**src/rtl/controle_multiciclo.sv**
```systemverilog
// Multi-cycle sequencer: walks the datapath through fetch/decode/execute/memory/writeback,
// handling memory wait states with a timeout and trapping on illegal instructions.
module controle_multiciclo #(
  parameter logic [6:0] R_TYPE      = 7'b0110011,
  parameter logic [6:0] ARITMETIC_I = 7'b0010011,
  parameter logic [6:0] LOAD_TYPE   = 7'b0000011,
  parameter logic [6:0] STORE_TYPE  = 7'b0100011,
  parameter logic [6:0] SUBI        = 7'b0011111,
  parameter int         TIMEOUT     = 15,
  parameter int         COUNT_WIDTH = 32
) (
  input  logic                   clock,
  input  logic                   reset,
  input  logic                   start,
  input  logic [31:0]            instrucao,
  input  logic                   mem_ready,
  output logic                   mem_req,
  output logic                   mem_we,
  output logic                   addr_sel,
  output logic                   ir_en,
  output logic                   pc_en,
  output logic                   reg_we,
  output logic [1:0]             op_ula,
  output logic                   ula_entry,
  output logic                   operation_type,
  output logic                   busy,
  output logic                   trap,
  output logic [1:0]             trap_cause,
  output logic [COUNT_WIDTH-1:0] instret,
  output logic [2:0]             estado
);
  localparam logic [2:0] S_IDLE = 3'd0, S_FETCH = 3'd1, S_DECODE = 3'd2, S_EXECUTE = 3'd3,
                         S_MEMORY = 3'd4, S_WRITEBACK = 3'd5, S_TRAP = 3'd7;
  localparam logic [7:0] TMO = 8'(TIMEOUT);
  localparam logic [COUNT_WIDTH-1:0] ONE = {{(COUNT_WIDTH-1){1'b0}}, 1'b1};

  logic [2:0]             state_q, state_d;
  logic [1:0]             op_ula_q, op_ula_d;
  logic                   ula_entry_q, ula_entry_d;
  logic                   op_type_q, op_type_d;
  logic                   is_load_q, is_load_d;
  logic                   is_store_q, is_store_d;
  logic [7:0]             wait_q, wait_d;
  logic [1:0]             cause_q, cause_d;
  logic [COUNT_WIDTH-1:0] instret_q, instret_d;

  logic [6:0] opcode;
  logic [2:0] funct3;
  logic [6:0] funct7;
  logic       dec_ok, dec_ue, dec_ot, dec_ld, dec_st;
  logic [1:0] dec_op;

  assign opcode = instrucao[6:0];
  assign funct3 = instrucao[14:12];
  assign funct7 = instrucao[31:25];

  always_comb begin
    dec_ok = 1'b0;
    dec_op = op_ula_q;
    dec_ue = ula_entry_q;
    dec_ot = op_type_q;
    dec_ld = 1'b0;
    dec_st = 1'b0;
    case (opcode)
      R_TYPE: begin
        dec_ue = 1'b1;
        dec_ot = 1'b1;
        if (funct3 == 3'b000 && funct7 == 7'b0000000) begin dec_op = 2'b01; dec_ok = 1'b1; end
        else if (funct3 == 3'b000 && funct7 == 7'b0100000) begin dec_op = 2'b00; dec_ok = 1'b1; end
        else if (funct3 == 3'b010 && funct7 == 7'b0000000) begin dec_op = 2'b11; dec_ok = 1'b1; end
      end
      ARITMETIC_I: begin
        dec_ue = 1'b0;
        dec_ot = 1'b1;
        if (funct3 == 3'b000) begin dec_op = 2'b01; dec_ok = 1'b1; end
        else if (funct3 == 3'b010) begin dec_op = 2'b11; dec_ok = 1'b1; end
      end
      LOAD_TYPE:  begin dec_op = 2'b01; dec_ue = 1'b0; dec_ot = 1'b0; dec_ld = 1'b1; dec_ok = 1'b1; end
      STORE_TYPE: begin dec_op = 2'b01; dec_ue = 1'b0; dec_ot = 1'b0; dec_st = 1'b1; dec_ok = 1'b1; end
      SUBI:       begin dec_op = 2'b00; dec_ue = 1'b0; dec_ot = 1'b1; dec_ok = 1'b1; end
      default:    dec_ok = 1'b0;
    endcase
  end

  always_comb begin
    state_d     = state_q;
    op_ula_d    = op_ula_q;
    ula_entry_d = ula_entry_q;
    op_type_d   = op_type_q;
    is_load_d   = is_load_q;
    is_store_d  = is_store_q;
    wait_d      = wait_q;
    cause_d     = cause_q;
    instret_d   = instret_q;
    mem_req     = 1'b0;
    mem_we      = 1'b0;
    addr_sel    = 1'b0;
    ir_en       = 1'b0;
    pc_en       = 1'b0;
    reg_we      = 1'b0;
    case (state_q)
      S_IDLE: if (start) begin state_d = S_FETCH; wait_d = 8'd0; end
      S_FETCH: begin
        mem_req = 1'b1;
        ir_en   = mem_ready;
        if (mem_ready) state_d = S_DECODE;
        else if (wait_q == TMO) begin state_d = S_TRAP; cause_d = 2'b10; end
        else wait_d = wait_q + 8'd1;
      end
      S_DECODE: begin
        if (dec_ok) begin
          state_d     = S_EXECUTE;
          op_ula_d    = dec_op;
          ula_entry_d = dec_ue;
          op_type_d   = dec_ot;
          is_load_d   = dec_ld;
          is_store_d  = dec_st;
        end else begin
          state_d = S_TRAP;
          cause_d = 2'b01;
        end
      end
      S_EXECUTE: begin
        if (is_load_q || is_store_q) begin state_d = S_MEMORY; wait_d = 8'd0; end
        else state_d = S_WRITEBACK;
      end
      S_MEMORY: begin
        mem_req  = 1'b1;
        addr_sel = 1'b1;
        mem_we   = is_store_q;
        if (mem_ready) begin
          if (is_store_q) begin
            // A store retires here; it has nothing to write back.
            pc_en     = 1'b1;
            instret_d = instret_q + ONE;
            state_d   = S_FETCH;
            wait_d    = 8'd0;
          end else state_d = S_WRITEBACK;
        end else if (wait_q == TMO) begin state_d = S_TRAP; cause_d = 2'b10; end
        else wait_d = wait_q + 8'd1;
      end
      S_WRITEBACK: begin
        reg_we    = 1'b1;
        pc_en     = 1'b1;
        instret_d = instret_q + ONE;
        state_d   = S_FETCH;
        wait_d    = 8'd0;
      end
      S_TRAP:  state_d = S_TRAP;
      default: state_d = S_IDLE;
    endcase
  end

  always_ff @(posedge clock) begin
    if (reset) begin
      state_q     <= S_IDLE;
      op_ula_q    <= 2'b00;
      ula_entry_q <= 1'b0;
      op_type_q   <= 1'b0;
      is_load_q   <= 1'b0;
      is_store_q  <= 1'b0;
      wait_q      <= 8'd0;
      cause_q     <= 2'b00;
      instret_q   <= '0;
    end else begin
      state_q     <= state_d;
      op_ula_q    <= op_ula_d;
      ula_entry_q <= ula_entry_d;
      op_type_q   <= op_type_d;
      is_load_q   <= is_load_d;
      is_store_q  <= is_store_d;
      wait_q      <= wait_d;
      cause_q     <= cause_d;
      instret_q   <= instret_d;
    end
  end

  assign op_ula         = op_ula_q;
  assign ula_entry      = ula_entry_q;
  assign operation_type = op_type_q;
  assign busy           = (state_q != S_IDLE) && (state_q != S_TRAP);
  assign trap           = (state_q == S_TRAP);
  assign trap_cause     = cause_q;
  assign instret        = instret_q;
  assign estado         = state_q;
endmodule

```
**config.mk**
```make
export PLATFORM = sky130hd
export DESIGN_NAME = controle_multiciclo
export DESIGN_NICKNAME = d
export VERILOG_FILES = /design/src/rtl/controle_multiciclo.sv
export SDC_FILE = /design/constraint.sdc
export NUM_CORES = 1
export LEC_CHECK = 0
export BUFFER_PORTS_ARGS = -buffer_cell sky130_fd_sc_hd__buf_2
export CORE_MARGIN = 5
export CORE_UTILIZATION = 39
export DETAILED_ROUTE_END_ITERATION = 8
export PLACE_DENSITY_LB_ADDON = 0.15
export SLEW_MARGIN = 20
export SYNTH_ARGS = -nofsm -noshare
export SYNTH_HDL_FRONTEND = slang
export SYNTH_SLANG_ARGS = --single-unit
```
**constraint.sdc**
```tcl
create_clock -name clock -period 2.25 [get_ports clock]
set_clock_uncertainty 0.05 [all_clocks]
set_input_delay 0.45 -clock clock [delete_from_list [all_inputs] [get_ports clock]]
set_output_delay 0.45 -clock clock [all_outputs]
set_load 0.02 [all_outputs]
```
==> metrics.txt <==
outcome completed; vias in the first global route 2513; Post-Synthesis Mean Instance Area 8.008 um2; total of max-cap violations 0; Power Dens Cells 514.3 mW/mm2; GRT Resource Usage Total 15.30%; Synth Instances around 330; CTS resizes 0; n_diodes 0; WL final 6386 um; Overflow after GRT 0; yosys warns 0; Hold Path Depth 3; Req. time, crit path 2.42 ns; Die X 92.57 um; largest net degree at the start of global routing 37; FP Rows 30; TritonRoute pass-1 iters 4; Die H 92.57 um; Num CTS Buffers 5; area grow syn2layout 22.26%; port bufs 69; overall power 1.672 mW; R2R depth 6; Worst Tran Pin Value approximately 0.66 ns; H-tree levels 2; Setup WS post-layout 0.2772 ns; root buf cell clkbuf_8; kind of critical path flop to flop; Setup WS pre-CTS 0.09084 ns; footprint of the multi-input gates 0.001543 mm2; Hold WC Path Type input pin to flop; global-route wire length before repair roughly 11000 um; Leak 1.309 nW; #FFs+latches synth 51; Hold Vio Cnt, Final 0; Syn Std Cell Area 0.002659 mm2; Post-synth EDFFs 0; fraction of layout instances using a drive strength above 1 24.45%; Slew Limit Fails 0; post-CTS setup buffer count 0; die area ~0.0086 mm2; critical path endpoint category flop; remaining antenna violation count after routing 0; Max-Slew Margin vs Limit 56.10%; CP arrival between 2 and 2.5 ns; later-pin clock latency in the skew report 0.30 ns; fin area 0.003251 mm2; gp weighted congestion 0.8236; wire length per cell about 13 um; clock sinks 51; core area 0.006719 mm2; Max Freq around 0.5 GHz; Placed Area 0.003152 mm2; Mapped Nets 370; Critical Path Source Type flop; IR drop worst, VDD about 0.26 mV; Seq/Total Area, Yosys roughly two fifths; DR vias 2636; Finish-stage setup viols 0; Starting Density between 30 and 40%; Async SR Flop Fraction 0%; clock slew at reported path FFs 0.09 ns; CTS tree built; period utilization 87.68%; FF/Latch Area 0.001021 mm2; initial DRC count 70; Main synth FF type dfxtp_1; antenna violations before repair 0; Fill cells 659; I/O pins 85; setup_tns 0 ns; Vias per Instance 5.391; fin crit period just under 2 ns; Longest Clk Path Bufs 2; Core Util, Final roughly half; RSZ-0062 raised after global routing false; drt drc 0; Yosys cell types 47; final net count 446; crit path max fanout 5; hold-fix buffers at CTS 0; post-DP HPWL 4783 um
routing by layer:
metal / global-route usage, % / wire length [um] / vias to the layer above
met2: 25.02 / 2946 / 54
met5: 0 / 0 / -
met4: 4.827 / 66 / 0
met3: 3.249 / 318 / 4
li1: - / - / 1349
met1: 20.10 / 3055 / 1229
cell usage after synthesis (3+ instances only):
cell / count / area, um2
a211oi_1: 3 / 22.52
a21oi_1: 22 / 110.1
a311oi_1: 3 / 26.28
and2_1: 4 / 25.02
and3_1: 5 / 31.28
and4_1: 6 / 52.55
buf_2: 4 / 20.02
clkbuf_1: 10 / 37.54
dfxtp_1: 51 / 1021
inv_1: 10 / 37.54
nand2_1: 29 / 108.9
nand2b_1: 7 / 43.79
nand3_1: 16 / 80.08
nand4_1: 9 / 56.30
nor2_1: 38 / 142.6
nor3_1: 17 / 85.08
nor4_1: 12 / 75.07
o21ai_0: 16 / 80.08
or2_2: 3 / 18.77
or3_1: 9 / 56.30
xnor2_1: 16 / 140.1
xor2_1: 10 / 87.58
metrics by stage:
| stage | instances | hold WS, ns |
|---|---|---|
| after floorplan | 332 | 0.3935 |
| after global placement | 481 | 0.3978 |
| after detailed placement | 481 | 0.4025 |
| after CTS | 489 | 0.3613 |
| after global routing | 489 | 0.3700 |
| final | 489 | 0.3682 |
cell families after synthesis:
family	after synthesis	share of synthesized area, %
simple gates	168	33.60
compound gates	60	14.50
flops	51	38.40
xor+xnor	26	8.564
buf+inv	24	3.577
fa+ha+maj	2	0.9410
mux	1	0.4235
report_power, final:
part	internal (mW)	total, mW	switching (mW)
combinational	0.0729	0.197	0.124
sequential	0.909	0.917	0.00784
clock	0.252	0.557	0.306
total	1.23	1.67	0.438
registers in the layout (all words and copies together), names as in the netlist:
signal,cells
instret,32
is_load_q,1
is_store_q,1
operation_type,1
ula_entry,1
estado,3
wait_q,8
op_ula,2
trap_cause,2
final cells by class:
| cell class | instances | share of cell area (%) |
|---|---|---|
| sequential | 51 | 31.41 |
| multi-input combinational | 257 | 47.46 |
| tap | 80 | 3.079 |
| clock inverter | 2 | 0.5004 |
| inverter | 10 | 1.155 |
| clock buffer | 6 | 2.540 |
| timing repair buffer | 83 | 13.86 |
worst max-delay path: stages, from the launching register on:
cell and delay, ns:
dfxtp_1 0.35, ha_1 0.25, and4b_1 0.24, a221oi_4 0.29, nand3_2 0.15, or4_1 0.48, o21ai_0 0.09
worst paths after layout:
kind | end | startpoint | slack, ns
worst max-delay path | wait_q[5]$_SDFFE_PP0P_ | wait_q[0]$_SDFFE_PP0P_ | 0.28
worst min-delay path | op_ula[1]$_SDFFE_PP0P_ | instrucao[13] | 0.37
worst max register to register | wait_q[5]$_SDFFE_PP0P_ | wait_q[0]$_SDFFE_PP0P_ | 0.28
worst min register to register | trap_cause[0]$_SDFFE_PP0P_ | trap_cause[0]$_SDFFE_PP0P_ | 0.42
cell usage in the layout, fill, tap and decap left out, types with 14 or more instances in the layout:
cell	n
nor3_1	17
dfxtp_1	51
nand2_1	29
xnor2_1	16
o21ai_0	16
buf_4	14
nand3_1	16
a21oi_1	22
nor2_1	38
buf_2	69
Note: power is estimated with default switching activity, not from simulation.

━━━

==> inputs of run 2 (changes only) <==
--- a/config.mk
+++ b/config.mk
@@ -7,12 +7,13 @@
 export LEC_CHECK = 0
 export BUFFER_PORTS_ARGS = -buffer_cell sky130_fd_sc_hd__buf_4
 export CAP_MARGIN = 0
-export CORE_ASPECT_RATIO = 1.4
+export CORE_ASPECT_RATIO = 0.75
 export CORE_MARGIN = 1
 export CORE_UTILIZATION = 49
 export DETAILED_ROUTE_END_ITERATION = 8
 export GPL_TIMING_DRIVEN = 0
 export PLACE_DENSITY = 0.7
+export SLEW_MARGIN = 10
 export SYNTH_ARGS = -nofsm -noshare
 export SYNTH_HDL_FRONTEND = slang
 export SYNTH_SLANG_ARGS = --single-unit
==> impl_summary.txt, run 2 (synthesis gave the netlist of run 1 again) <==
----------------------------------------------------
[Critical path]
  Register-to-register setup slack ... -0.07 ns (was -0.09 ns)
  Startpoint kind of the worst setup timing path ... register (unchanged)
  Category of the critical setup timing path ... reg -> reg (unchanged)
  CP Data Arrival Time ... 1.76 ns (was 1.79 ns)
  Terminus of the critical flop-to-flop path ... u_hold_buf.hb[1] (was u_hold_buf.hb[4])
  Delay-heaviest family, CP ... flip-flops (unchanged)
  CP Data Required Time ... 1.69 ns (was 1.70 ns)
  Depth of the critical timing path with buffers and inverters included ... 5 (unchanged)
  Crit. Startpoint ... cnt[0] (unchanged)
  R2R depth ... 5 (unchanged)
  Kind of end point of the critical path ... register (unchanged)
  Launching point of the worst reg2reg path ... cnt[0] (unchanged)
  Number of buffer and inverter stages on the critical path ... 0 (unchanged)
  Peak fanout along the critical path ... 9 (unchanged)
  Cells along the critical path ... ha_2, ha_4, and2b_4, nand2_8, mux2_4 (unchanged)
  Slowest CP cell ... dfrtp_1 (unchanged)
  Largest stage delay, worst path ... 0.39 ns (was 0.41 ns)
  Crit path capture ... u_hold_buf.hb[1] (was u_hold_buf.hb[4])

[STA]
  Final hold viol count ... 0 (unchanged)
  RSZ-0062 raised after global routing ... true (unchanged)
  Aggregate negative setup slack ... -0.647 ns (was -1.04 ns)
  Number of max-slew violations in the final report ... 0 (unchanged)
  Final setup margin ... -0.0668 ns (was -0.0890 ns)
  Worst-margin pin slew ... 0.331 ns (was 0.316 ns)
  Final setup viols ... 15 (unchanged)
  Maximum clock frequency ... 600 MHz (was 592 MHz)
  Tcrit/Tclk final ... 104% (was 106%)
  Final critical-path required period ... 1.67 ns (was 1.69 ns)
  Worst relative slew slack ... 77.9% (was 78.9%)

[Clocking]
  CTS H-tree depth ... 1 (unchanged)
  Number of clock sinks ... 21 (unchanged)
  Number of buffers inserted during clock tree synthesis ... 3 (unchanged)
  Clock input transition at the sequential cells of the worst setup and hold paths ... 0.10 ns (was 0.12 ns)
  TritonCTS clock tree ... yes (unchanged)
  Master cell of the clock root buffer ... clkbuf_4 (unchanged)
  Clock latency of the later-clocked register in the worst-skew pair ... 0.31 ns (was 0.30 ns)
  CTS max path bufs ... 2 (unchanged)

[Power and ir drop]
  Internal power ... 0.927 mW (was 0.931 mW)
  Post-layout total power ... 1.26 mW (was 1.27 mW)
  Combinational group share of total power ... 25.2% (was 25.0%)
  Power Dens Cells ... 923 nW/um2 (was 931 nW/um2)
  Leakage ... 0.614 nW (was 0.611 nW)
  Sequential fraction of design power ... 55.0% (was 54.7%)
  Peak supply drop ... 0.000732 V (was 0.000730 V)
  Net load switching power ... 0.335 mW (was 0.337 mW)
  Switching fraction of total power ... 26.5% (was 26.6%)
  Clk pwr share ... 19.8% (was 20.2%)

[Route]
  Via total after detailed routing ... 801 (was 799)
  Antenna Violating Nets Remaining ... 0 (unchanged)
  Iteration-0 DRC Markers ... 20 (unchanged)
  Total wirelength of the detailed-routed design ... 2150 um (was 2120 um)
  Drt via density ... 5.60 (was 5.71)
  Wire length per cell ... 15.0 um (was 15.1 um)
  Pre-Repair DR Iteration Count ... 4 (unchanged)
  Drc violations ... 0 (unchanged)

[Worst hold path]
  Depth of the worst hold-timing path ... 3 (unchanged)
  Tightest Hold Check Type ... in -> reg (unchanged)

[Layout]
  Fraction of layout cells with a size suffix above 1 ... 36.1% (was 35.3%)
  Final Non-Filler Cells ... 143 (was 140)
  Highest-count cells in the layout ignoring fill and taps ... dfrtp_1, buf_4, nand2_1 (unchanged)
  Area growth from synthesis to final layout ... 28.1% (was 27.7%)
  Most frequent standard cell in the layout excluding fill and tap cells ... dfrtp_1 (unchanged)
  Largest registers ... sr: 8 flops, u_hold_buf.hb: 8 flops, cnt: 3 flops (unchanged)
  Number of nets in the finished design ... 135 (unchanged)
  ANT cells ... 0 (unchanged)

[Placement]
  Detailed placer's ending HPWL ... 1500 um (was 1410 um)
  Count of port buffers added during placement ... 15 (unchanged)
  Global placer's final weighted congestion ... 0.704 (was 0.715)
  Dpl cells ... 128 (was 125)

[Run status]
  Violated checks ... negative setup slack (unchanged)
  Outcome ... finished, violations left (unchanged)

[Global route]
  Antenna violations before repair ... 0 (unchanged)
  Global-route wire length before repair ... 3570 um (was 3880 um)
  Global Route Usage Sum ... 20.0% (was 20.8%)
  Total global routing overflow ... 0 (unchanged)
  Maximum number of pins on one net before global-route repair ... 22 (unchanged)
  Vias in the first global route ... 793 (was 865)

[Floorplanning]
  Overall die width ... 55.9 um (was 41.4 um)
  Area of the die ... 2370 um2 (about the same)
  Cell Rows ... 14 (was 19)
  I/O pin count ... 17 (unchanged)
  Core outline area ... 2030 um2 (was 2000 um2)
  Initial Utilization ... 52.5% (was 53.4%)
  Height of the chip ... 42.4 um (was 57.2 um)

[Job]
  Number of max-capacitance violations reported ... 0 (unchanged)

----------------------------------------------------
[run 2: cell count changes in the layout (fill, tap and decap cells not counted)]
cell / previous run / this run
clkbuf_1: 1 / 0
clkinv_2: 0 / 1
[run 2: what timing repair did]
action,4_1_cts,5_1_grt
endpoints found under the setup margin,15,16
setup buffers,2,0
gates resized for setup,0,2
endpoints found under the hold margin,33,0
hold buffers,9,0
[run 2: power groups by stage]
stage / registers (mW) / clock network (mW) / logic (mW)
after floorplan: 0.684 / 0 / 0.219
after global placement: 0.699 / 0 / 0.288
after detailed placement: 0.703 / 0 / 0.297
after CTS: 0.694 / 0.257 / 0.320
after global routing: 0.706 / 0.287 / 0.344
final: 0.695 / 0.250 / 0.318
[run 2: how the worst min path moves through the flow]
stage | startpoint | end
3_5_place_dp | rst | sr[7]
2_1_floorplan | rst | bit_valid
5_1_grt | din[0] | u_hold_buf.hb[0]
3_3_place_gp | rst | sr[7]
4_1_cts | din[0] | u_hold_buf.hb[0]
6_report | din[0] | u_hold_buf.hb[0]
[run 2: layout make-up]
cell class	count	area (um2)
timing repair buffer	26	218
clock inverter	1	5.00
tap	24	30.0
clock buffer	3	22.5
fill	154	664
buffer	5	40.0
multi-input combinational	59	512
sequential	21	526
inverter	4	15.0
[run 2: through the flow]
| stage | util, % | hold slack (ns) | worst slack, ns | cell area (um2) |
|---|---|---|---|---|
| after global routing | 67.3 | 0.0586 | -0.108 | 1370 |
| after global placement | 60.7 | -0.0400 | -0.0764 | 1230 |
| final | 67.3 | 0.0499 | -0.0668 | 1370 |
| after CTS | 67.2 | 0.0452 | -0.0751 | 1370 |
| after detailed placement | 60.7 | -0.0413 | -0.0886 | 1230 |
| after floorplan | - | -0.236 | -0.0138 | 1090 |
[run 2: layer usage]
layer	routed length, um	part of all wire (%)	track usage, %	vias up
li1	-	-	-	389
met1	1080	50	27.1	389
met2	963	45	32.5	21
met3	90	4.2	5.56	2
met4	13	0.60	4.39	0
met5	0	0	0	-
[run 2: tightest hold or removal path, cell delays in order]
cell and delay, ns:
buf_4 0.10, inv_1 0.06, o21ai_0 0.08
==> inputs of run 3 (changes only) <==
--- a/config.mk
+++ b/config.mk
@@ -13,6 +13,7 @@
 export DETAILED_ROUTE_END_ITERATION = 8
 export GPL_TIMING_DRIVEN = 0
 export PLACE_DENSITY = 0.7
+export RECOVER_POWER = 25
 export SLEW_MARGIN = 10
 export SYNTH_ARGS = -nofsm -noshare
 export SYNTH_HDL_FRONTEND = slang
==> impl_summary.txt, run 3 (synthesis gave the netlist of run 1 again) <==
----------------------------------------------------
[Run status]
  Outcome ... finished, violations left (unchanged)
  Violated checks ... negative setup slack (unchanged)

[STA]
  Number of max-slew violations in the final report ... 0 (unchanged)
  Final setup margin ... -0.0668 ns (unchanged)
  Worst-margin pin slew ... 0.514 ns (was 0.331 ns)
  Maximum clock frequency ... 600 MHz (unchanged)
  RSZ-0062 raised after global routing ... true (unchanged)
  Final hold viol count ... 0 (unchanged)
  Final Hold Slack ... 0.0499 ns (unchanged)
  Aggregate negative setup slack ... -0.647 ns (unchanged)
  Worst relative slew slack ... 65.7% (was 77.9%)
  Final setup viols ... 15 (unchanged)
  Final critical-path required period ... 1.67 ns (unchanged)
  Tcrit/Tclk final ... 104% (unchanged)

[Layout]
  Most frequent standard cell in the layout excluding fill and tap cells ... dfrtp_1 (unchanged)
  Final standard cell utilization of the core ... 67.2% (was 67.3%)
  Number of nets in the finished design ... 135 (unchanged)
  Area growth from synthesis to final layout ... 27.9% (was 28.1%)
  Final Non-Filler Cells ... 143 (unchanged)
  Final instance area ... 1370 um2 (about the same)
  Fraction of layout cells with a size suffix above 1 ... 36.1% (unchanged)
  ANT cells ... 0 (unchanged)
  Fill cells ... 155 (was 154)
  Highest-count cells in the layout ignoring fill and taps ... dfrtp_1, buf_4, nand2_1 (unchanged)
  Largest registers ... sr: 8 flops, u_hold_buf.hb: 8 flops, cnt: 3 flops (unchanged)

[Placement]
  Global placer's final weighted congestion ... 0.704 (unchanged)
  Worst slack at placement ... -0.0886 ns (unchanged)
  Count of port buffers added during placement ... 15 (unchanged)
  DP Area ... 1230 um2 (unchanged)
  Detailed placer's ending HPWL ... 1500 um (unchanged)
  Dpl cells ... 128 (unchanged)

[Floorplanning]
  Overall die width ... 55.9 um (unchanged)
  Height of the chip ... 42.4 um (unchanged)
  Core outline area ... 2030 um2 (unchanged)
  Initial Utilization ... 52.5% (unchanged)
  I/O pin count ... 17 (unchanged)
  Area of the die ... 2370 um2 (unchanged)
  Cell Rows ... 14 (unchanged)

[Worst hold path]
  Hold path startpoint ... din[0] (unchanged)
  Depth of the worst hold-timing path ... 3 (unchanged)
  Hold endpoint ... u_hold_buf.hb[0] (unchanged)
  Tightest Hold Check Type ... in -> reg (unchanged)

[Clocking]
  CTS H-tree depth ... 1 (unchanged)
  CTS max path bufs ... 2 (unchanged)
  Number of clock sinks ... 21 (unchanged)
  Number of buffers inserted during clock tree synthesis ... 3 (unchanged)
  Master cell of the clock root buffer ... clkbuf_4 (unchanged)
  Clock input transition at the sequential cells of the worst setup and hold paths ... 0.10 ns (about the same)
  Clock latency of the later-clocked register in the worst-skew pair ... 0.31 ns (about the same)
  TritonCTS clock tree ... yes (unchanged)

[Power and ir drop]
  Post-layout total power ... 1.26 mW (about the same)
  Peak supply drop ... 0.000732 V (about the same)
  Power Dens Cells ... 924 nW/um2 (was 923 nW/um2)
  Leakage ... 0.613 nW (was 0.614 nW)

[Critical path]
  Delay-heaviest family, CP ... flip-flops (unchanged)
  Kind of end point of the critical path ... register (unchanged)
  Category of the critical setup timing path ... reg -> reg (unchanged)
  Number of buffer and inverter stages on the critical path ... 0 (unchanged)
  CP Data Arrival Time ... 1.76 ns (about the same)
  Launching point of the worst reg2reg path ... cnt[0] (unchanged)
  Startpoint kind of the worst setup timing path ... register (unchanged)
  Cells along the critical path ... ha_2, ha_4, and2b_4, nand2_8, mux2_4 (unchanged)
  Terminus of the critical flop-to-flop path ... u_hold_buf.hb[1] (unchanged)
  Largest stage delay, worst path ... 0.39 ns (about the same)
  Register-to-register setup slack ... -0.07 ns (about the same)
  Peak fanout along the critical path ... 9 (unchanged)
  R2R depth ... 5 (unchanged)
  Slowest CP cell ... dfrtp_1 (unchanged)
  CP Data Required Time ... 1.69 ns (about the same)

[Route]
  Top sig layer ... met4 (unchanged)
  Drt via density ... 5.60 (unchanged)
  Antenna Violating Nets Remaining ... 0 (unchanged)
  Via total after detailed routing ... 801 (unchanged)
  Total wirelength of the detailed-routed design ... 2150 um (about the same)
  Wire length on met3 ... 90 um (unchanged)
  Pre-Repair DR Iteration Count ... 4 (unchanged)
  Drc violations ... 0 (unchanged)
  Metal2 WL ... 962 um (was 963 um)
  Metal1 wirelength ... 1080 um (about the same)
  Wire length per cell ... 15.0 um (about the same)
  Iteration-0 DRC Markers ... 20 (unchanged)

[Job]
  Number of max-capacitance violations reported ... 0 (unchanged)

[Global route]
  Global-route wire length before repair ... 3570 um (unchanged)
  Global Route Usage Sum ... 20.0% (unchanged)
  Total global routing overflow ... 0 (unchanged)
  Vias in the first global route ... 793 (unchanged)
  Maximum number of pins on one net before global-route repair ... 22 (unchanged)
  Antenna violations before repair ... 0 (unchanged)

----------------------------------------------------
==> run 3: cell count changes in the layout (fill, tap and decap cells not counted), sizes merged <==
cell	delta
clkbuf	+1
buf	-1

━━━

Prompt: Each line of the material that contains the string "Maximum" has to be copied out.

Answer area:
  Maximum clock frequency ... 600 MHz (was 592 MHz)
  Maximum number of pins on one net before global-route repair ... 22 (unchanged)
  Maximum clock frequency ... 600 MHz (unchanged)
  Maximum number of pins on one net before global-route repair ... 22 (unchanged)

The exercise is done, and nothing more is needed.